A bank in Vietnam successfully managed to thwart an attempt made by hackers to pull-off a cyber heist similar to the one on Bangladesh Bank in February. The Tien Phong Bank in Hanoi said on 15 May that the cyberattack targeted a vendor that the bank had previously used to connect to Swift's systems, which the bank has since stopped using.

According to reports, the TPBank had identified a suspicious request made via Swift's messaging system and subsequently contacted all parties involved to stop the transfer of the funds in the fourth quarter of 2015.

Tien Phong Bank said that the attempted cyber-heist "did not cause any losses. It had no impact on the Swift system in particular and the transaction system between the bank and customers in general", Reuters reported.

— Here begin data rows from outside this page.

==> flow/run.sh <==
#!/bin/bash
# the make line also repeats each setting of config.mk as NAME=value (left out here)
make -C /OpenROAD-flow-scripts/flow DESIGN_CONFIG=/design/flow/config.mk WORK_HOME=/design/flow/orfs CLKGATE_MAP_FILE= finish
==> flow/config.mk <==
export PLATFORM = sky130hd
export DESIGN_NAME = cpu
export DESIGN_NICKNAME = cpu
export VERILOG_FILES = /design/flow/design.v
export SDC_FILE = /design/flow/constraint.sdc
export NUM_CORES = 4
export LEC_CHECK = 0
export ABC_AREA = 1
export CAP_MARGIN = 20
export CORE_MARGIN = 2
export CORE_UTILIZATION = 72
export CTS_CLUSTER_SIZE = 14
export PLACE_DENSITY_LB_ADDON = 0.08
export SETUP_SLACK_MARGIN = 0.27
export SLEW_MARGIN = 20
==> flow/constraint.sdc <==
create_clock -name core_clock -period 3.06 [get_ports {clk}]
set_input_delay 0.6120 -clock core_clock [delete_from_list [all_inputs] [get_ports {clk}]]
set_output_delay 0.6120 -clock core_clock [all_outputs]
set_load 0.01 [all_outputs]
==> flow/design.v <==
module ALUb
	(output reg [7:0] Result,
	output reg [3:0] NZVC,  
	input wire [7:0] A, B,
	input wire [2:0] ALU_Sel);
	always @ (*)
		begin
			case (ALU_Sel)
				3'b000: begin		 
							{NZVC[0], Result} = A + B; 		 
							NZVC[3] = Result[7];			 
							if (Result==0)
								NZVC[2] = 1;				 
							else
								NZVC[2] = 0;
							if (A[7]==0 && B[7]==0 && Result[7]==1) 		 
								NZVC[1] = 1;
							else if (A[7]==1 && B[7]==1 && Result[7]==0)
								NZVC[1] = 1;
							else
								NZVC[1] = 0;
						end
				3'b001: begin		 
							{NZVC[0], Result} = A + 1;
							NZVC[3] = Result[7];
							if (Result==0)
								NZVC[2] = 1;
							else
								NZVC[2] = 0;
							if (A[7]==0 && Result[7]==1) 
								NZVC[1] = 1;
							else
								NZVC[1] = 0;
						end	
				3'b010: begin		 
							{NZVC[0], Result} = A - B;
							NZVC[3] = Result[7];
							if (Result==0)
								NZVC[2] = 1;
							else
								NZVC[2] = 0;
							if (A[7]==0 && B[7]==1 && Result[7]==1) 
								NZVC[1] = 1;
							else if (A[7]==1 && B[7]==0 && Result[7]==0)
								NZVC[1] = 1;
							else 
								NZVC[1] = 0;
						end
				3'b011: begin		 
							{NZVC[0], Result} = A - 1;
							NZVC[3] = Result[7];
							if (Result==0)
								NZVC[2] = 1;
							else
								NZVC[2] = 0;
							if (A[7]==1 && Result[7]==0) 
								NZVC[1] = 1;
							else 
								NZVC[1] = 0;          
						end	
				3'b100: begin			 
							Result = A & B;
							NZVC[3] = Result[7];
							if (Result==0)
								NZVC[2] = 1;
							else
								NZVC[2] = 0;
							NZVC[1] = 0;
							NZVC[0] = 0;
						end
				3'b101: begin		 
							Result = A | B;
							NZVC[3] = Result[7];
							if (Result==0)
								NZVC[2] = 1;
							else
								NZVC[2] = 0;
							NZVC[1] = 0;
							NZVC[0] = 0;
						end
				3'b110: begin		 
							Result = A ^ B;
							NZVC[3] = Result[7];
							if (Result==0)
								NZVC[2] = 1;
							else
								NZVC[2] = 0;
							NZVC[1] = 0;
							NZVC[0] = 0;
						end
				3'b111: begin		 
							Result = ~A;
							NZVC[3] = Result[7];
							if (Result==0)
								NZVC[2] = 1;
							else
								NZVC[2] = 0;
							NZVC[1] = 0;
							NZVC[0] = 0;
						end	
				default: begin
							Result = 8'hXX;
							NZVC = 4'hX; 
						end
				endcase	
		end	
endmodule
module data_path 
	(output reg [7:0] address,
	output reg [7:0] to_memory,
	output reg [7:0] IR_out,
	output reg [3:0] CCR_Result, 
	input wire [7:0] from_memory,
	input wire [2:0] ALU_Sel,
	input wire [1:0] Bus1_Sel, Bus2_Sel,
	input wire IR_Load, MAR_Load, PC_Load, A_Load, B_Load, CCR_Load, PC_Inc,
	input wire Clk, Reset);
	wire [3:0] NZVC;
	reg [7:0] IR;
	reg [7:0] Bus1, Bus2;
	reg [7:0] PC, MAR, A, B;
	wire [7:0] ALU_Result;
	always @ (Bus1_Sel, PC, A, B) 
	begin: MUX_BUS1
		case (Bus1_Sel)
			2'b00 : Bus1 = PC;
			2'b01 : Bus1 = A;
			2'b10 : Bus1 = B; 
			default : Bus1 = 8'h00;
		endcase 
	end
	always @ (Bus2_Sel, ALU_Result, Bus1, from_memory) 
	begin: MUX_BUS2
		case (Bus2_Sel)
			2'b00 : Bus2 = ALU_Result;
			2'b01 : Bus2 = Bus1;
			2'b10 : Bus2 = from_memory; 
			default : Bus2 = 8'h00;
		endcase 
	end	
	always @ (Bus1, MAR) 
	begin
		to_memory = Bus1;
		address = MAR; 
	end
	always @ (posedge Clk or negedge Reset)
	begin: INSTRUCTION_REGISTER
		if (!Reset) begin
			IR <= 8'h00;
			IR_out <= 8'h00;  
		end else begin
			if (IR_Load) begin
				IR <= Bus2;
				IR_out <= Bus2;
			end
		end
	end
	always @ (posedge Clk or negedge Reset)
	begin: MEMORY_ADDRESS_REGISTER
		if (!Reset)
			MAR <= 8'h00;
		else
			if (MAR_Load)
				MAR <= Bus2;
	end
	always @ (posedge Clk or negedge Reset)
	begin: PROGRAM_COUNTER
		if (!Reset)
			PC <= 8'h00;
		else
			if (PC_Load)
				PC <= Bus2;
			else if (PC_Inc)
				PC <= MAR + 1;
	end
	always @ (posedge Clk or negedge Reset)  
	begin: A_REGISTER
		if (!Reset)
			A <= 8'h00;
		else
			if (A_Load)
				A <= Bus2;
	end
	always @ (posedge Clk or negedge Reset)  
	begin: B_REGISTER
		if (!Reset)
			B <= 8'h00;
		else
			if (B_Load)
				B <= Bus2;
	end
	ALUb alu(.A(A), .B(B), .ALU_Sel(ALU_Sel), .NZVC(NZVC), .Result(ALU_Result));  
	always @ (posedge Clk or negedge Reset)  
	begin: CONDITION_CODE_REGISTER
		if (!Reset)
			CCR_Result <= 4'h0;
		else
			if (CCR_Load)
				CCR_Result <= NZVC;
	end
endmodule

Meanwhile, Swift published a report on 13 May highlighting that Bangladesh Bank was not the only financial institution to have been attacked by malicious hackers. Although the global financial messaging service firm declined to name the other bank involved, it specified that both banks were targeted with similar malware attacks.

A separate report by security firm BAE Systems backed Swift's claims. The firm found links connecting the recent bank hack to the 2014 Sony cyberattack. The firm's security researchers found that the same codes and deletion routines were used during the 2014 Sony hack as well, which saw a massive data-leak that led the FBI to conclude that North Korean government sponsored hackers were involved in the Sony hack.

"The overlaps between these samples provide strong links for the same coder being behind the recent bank heist cases and a wider known campaign stretching back almost a decade," BAE System's report concluded.

"The attackers clearly exhibit a deep and sophisticated knowledge of specific operational controls within the targeted banks – knowledge that may have been gained from malicious insiders or cyber attacks, or a combination of both," said Swift.